▸ **Exercise instructions**:
Once you find the line with "[src/assert_macros.svh]" in the data that follows, repeat it and every line after it exactly, through the line with "rst, prop) \".

[Dataset excerpts]
####################

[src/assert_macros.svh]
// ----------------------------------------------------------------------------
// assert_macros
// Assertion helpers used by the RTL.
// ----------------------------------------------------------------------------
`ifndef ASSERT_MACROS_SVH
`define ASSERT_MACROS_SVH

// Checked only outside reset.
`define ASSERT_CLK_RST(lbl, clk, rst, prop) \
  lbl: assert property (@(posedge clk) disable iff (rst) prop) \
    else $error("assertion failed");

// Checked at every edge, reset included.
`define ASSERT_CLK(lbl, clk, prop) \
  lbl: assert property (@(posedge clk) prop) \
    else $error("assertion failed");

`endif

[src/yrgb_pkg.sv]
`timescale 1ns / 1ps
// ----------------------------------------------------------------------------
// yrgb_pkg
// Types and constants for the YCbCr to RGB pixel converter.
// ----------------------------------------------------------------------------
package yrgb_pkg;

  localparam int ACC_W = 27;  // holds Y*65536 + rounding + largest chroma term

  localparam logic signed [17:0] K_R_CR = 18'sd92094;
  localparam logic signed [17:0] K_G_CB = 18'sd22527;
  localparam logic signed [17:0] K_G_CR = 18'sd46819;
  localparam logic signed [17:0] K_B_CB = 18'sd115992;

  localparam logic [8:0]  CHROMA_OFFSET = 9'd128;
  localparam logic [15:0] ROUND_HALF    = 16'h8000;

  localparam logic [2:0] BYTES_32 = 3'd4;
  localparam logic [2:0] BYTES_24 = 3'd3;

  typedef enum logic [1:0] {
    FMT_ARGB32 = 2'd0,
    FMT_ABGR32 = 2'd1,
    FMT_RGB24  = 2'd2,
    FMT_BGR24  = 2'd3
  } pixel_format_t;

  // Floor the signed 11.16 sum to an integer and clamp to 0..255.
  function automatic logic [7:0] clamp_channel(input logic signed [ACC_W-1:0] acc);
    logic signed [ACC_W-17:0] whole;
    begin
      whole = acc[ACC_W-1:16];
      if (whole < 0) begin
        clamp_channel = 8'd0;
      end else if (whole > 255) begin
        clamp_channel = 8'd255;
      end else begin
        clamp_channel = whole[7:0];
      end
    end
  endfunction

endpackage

####################

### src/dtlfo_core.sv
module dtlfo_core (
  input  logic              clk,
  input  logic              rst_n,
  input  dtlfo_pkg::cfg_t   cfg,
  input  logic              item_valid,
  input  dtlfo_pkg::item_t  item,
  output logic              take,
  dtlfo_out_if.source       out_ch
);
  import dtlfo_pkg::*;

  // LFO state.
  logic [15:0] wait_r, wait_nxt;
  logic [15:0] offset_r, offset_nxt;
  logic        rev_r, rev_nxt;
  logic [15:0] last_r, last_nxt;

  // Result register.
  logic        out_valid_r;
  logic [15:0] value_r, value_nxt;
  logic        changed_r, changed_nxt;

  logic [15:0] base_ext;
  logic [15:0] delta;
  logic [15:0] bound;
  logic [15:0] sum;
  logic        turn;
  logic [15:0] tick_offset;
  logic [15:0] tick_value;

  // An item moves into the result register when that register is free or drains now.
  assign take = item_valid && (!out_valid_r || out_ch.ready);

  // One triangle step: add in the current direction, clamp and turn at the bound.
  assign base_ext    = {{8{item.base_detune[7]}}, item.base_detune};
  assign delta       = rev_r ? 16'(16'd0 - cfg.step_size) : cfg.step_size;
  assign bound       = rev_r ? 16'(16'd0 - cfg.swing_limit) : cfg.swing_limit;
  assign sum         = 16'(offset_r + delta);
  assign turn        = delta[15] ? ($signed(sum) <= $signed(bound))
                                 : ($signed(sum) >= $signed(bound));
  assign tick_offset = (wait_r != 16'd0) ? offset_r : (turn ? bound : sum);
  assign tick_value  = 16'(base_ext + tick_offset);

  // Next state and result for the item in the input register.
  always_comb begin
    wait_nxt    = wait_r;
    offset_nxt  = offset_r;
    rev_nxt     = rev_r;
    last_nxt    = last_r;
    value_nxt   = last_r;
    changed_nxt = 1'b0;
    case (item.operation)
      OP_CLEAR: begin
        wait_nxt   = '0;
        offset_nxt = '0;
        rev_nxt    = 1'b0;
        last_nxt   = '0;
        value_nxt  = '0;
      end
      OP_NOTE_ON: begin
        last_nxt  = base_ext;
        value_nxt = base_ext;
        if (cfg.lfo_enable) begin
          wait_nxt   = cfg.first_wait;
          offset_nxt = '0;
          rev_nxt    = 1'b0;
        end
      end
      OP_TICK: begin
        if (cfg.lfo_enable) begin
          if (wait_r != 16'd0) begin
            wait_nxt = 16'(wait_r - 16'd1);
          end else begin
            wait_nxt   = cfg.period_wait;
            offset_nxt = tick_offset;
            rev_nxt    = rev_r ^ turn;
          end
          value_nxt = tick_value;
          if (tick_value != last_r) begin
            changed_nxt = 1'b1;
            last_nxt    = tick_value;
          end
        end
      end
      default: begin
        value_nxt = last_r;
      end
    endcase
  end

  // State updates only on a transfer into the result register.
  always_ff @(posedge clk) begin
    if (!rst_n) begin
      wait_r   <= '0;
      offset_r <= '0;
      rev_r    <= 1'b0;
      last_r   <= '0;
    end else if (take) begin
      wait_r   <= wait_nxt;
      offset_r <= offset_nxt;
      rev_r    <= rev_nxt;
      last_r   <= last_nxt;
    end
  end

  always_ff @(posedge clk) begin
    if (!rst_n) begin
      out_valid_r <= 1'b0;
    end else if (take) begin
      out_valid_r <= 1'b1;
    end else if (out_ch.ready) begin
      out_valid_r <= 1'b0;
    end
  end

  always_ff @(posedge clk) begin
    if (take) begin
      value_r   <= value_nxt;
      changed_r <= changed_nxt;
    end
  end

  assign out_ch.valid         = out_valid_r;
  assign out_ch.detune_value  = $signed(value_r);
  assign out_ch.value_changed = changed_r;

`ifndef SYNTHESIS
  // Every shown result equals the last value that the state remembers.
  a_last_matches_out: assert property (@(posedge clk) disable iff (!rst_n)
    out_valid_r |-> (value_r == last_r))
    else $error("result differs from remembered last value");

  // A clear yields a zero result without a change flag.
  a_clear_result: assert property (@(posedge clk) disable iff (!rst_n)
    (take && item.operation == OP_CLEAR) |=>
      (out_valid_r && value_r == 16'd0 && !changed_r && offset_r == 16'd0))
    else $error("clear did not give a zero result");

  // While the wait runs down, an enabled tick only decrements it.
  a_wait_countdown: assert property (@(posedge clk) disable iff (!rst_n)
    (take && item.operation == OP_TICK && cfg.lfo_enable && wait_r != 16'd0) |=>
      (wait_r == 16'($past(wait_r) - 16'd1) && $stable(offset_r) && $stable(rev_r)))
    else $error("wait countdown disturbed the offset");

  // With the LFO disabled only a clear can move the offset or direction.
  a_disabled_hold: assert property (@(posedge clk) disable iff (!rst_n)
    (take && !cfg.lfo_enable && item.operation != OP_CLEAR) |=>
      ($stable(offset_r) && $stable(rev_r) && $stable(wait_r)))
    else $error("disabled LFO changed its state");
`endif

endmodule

####################

▸ **Finished exercise**:
[src/assert_macros.svh]
// ----------------------------------------------------------------------------
// assert_macros
// Assertion helpers used by the RTL.
// ----------------------------------------------------------------------------
`ifndef ASSERT_MACROS_SVH
`define ASSERT_MACROS_SVH

// Checked only outside reset.
`define ASSERT_CLK_RST(lbl, clk, rst, prop) \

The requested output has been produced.